### Exercise description
Give back exactly the lines of the data below, starting with the line that has "## final timing paths" and going on through the line that has "met4 | 1.2 | 0".

### Dataset extract
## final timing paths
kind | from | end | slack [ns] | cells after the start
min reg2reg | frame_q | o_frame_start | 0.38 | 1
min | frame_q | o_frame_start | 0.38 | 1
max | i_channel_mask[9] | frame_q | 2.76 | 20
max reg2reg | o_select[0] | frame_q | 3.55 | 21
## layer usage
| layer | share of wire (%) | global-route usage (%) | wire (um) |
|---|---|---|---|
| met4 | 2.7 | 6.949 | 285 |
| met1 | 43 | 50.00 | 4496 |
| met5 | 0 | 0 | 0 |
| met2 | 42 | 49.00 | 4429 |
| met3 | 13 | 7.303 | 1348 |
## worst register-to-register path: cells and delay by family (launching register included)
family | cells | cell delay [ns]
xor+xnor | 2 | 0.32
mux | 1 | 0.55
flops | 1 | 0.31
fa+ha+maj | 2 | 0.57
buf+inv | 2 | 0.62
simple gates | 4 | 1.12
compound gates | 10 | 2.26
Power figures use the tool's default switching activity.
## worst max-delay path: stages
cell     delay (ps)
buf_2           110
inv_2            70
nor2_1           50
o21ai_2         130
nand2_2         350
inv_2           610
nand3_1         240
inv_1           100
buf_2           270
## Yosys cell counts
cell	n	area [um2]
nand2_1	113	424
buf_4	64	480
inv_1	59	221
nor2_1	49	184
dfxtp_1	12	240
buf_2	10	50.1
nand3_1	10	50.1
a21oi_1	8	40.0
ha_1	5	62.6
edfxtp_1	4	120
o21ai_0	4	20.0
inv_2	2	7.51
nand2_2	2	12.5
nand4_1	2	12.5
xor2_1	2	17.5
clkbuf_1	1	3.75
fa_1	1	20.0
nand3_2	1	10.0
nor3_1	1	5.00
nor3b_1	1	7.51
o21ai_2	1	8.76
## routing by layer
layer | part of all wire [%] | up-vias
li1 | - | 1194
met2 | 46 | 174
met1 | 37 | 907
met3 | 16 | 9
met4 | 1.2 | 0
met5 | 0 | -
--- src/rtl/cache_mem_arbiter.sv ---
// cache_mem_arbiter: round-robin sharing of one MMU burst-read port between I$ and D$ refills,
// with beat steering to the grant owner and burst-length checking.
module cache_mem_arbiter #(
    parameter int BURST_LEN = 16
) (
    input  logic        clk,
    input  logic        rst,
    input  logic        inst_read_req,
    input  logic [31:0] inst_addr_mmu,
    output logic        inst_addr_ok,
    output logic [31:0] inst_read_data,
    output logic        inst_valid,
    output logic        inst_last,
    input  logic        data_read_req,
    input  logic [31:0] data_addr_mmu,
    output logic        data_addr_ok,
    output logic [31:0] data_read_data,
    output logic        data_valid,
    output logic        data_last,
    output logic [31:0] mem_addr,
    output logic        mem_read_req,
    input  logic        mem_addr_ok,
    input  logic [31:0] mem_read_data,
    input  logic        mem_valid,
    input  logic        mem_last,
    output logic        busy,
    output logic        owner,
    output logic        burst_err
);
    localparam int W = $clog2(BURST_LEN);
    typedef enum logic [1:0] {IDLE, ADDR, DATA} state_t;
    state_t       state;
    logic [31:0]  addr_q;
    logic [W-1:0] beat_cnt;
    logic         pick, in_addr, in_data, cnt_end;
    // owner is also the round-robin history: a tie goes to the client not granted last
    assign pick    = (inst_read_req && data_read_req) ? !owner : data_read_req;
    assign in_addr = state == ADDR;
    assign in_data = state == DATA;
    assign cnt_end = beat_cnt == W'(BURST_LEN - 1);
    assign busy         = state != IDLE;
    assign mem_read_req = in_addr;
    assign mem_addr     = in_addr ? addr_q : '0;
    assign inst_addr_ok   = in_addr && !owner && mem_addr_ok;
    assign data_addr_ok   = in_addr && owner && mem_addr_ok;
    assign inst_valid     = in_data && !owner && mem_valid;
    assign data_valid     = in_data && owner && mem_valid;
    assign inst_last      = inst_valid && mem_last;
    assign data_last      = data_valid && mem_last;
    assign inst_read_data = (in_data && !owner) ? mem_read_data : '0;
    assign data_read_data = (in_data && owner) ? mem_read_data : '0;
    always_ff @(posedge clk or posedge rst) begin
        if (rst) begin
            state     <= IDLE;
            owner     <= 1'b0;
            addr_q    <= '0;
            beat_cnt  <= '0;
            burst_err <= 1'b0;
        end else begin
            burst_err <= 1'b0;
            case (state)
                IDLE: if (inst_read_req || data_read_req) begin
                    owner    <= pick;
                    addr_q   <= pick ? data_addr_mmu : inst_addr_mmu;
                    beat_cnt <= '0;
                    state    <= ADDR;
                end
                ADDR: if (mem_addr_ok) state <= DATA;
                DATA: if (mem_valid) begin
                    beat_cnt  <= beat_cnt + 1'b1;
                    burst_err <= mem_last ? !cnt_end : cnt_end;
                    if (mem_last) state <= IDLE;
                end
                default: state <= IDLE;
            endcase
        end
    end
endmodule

* * *

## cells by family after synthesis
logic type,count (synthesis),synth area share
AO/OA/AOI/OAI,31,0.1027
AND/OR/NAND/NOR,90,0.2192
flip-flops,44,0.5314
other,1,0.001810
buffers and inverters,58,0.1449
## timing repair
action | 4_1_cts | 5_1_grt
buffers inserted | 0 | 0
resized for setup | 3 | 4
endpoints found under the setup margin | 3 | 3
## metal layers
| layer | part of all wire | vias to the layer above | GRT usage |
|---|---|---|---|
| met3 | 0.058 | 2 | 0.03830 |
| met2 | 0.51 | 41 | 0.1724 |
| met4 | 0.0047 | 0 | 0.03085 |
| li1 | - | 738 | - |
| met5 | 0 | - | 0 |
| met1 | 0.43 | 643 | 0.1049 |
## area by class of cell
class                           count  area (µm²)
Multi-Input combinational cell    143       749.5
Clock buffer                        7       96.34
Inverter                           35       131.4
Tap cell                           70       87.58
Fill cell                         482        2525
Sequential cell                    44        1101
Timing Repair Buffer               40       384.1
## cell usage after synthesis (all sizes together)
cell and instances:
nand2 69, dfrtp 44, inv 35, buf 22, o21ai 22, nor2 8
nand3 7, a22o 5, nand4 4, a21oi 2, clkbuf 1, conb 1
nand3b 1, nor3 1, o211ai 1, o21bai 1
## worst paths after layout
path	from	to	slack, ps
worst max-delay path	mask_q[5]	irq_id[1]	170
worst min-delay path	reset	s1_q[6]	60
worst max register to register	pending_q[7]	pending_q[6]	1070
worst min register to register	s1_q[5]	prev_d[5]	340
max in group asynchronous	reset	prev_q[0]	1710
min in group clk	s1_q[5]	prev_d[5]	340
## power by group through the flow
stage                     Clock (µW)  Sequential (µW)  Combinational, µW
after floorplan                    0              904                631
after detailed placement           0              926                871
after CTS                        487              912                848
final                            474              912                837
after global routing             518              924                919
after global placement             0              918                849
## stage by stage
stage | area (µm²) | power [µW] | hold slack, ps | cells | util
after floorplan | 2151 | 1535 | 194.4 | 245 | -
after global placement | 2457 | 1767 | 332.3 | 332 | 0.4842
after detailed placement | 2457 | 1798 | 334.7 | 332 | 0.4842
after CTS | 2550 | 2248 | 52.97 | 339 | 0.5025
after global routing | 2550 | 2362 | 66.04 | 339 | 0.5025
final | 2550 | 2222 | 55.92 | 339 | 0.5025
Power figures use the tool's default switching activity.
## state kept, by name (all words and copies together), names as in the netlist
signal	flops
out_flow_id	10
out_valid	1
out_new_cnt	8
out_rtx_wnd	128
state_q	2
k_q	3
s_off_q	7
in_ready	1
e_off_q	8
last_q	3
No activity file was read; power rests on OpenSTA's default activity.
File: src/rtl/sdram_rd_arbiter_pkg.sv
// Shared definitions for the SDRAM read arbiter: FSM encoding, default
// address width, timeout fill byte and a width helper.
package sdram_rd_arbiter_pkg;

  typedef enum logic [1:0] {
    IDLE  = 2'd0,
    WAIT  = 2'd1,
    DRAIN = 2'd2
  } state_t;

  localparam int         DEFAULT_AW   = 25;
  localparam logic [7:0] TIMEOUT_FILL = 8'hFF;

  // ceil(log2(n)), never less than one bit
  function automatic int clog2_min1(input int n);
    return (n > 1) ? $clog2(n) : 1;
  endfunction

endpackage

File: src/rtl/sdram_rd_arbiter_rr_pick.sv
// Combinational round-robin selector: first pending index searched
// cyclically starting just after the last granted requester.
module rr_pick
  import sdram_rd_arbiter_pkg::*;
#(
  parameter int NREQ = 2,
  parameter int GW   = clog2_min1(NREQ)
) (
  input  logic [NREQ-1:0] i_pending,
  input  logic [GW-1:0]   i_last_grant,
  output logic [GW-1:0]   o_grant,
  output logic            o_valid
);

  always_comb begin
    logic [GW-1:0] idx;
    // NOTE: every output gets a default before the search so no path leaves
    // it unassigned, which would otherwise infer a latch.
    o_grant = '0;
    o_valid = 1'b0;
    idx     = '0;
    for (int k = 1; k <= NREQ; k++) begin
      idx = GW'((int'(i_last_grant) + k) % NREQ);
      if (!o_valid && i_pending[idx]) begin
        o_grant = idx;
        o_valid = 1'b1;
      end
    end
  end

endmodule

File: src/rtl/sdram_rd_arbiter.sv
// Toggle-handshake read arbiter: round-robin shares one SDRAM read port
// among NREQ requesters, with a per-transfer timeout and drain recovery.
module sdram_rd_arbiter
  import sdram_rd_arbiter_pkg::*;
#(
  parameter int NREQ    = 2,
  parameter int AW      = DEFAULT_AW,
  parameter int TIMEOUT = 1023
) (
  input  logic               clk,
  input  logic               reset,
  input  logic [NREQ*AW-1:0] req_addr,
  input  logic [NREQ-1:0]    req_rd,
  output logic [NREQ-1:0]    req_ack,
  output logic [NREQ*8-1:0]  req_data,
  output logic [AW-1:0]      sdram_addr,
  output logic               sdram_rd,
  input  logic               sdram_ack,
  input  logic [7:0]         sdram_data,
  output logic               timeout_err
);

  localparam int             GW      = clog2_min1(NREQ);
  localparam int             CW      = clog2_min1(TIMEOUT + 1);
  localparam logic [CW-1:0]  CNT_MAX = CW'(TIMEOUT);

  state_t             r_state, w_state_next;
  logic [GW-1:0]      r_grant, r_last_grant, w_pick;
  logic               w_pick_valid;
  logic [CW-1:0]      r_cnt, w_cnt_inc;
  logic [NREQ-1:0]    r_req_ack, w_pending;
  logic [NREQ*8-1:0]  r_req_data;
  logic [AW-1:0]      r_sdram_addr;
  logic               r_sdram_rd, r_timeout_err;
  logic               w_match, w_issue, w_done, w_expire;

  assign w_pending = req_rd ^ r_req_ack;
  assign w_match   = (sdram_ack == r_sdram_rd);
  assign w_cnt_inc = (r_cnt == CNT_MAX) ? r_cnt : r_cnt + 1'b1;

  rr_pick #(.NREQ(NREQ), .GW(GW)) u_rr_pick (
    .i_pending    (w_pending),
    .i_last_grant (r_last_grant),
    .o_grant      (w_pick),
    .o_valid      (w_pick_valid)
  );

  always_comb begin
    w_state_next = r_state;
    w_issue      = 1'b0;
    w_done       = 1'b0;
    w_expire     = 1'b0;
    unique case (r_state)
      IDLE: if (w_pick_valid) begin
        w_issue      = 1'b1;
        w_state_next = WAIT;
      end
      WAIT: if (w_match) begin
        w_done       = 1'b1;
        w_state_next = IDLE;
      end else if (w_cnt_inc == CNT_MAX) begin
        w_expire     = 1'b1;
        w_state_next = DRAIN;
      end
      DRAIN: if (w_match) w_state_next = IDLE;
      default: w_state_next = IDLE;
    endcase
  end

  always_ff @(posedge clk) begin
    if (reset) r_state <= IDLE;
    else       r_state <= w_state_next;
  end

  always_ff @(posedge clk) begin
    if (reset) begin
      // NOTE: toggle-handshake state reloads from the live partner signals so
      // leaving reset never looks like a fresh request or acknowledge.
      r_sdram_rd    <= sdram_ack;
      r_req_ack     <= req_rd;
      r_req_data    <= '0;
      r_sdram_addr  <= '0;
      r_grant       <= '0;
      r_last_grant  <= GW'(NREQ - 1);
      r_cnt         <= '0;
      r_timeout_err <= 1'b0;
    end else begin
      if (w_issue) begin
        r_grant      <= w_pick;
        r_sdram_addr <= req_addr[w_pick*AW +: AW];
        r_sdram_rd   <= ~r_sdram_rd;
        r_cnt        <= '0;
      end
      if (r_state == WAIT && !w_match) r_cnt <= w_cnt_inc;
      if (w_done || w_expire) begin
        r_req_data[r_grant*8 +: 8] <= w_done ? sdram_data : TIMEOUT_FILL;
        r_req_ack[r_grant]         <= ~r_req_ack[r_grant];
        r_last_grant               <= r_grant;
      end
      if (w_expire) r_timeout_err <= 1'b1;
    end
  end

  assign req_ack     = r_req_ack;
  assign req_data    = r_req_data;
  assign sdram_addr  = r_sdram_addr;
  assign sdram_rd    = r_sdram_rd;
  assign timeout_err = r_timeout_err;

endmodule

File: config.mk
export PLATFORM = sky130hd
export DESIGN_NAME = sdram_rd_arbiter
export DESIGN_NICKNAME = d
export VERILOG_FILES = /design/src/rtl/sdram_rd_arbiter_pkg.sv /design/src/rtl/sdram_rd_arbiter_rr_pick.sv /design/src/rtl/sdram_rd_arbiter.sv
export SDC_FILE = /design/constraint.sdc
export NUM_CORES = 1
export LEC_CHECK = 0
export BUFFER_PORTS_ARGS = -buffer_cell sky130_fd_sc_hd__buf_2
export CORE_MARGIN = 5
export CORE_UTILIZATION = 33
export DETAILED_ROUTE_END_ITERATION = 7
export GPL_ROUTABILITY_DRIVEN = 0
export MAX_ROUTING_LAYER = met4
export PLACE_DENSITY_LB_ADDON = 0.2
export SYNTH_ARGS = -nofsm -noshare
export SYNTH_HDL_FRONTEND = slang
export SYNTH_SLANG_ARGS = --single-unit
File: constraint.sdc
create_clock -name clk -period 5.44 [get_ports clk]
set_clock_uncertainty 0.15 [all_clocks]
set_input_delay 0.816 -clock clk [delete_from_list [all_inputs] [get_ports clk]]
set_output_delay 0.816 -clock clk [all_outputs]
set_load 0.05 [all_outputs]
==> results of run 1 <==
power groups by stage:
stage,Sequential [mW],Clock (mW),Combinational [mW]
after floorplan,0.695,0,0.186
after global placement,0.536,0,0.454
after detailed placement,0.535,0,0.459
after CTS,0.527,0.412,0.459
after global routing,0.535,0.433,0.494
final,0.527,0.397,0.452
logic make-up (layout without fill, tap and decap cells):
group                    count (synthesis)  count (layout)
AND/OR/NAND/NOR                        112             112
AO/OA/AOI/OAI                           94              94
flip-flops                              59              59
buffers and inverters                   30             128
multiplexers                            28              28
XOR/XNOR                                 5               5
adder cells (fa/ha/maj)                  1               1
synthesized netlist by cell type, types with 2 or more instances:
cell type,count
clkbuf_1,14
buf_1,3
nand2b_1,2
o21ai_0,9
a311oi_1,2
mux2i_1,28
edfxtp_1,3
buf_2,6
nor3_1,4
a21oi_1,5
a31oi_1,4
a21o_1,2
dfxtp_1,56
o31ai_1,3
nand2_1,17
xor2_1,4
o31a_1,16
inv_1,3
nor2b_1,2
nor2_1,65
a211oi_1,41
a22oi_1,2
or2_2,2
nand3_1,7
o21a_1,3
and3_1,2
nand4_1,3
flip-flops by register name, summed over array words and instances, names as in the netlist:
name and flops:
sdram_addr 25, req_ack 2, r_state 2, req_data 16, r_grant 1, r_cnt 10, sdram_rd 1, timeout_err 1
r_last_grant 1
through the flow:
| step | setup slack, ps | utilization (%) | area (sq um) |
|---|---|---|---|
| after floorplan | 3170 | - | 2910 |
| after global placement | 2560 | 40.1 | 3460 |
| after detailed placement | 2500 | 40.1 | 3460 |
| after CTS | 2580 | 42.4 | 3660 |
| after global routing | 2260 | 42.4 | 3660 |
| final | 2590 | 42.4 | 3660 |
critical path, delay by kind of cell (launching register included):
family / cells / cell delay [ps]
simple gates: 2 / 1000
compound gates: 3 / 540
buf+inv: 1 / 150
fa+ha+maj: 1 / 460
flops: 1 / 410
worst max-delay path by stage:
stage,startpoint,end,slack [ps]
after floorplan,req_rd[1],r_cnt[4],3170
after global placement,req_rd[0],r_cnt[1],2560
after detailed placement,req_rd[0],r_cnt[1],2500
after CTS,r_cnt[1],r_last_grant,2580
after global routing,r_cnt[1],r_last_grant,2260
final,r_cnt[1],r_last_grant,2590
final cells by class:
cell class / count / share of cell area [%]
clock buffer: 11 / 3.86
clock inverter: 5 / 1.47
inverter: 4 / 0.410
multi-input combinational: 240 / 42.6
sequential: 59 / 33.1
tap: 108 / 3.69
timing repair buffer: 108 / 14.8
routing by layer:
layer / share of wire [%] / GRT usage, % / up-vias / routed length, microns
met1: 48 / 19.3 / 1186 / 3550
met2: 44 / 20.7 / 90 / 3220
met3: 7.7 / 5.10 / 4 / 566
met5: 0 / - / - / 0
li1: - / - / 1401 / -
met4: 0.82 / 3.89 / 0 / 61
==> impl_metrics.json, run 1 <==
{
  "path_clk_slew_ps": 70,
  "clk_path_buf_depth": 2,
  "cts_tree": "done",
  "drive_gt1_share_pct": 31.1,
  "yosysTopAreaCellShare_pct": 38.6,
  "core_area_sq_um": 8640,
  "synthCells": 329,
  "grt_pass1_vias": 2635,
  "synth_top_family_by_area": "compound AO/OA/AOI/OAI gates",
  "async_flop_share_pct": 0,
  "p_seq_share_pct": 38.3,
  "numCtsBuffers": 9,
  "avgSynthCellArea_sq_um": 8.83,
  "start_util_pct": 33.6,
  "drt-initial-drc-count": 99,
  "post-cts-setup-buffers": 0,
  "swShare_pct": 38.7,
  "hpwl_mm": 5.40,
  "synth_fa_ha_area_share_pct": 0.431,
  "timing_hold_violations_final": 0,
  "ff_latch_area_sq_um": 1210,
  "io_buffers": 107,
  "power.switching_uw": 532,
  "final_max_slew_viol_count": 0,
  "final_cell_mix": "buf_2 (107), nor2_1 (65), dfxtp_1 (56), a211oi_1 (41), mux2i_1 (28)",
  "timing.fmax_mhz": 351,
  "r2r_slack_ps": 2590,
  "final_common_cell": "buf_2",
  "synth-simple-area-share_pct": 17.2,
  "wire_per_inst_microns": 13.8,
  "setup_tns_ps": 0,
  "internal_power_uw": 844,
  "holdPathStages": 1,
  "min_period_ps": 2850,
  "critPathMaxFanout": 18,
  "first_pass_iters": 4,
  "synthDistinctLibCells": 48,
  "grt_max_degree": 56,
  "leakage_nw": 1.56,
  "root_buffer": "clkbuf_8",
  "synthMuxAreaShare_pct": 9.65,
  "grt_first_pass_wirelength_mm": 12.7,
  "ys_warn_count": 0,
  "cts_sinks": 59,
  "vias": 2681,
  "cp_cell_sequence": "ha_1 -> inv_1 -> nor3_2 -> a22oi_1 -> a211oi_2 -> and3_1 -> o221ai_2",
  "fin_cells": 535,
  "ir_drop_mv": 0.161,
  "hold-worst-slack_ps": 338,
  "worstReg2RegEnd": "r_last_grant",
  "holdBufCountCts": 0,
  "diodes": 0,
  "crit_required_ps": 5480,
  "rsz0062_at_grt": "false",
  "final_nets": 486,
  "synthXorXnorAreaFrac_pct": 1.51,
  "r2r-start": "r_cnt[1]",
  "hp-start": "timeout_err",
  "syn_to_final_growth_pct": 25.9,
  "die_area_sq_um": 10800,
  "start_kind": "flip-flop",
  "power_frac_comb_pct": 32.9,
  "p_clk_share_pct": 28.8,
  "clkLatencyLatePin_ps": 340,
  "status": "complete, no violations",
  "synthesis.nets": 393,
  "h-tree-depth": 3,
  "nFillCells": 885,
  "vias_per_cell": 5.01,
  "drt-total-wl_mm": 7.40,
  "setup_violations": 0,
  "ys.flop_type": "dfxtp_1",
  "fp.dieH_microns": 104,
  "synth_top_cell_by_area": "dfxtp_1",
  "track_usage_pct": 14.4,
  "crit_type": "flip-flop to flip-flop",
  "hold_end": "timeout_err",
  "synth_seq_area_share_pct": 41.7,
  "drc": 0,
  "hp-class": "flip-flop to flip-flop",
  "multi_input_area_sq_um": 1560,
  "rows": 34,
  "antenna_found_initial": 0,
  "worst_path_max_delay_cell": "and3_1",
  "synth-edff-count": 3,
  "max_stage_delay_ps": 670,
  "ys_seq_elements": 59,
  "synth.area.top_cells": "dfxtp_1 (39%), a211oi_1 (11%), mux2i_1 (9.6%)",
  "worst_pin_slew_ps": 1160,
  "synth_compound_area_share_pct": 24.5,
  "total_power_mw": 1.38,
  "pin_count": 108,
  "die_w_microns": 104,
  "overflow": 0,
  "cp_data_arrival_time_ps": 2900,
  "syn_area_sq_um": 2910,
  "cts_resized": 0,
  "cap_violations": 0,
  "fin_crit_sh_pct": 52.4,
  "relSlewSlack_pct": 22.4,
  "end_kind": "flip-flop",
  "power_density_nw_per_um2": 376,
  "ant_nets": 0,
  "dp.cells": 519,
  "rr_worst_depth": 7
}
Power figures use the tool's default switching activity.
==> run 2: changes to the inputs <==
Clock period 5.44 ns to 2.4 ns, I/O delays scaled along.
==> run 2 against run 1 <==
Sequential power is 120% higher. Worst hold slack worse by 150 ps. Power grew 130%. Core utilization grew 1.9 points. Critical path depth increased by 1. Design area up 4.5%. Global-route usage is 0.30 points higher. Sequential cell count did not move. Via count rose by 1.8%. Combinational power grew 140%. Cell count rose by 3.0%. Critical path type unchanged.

### Exercise response
## final timing paths
kind | from | end | slack [ns] | cells after the start
min reg2reg | frame_q | o_frame_start | 0.38 | 1
min | frame_q | o_frame_start | 0.38 | 1
max | i_channel_mask[9] | frame_q | 2.76 | 20
max reg2reg | o_select[0] | frame_q | 3.55 | 21
## layer usage
| layer | share of wire (%) | global-route usage (%) | wire (um) |
|---|---|---|---|
| met4 | 2.7 | 6.949 | 285 |
| met1 | 43 | 50.00 | 4496 |
| met5 | 0 | 0 | 0 |
| met2 | 42 | 49.00 | 4429 |
| met3 | 13 | 7.303 | 1348 |
## worst register-to-register path: cells and delay by family (launching register included)
family | cells | cell delay [ns]
xor+xnor | 2 | 0.32
mux | 1 | 0.55
flops | 1 | 0.31
fa+ha+maj | 2 | 0.57
buf+inv | 2 | 0.62
simple gates | 4 | 1.12
compound gates | 10 | 2.26
Power figures use the tool's default switching activity.
## worst max-delay path: stages
cell     delay (ps)
buf_2           110
inv_2            70
nor2_1           50
o21ai_2         130
nand2_2         350
inv_2           610
nand3_1         240
inv_1           100
buf_2           270
## Yosys cell counts
cell	n	area [um2]
nand2_1	113	424
buf_4	64	480
inv_1	59	221
nor2_1	49	184
dfxtp_1	12	240
buf_2	10	50.1
nand3_1	10	50.1
a21oi_1	8	40.0
ha_1	5	62.6
edfxtp_1	4	120
o21ai_0	4	20.0
inv_2	2	7.51
nand2_2	2	12.5
nand4_1	2	12.5
xor2_1	2	17.5
clkbuf_1	1	3.75
fa_1	1	20.0
nand3_2	1	10.0
nor3_1	1	5.00
nor3b_1	1	7.51
o21ai_2	1	8.76
## routing by layer
layer | part of all wire [%] | up-vias
li1 | - | 1194
met2 | 46 | 174
met1 | 37 | 907
met3 | 16 | 9
met4 | 1.2 | 0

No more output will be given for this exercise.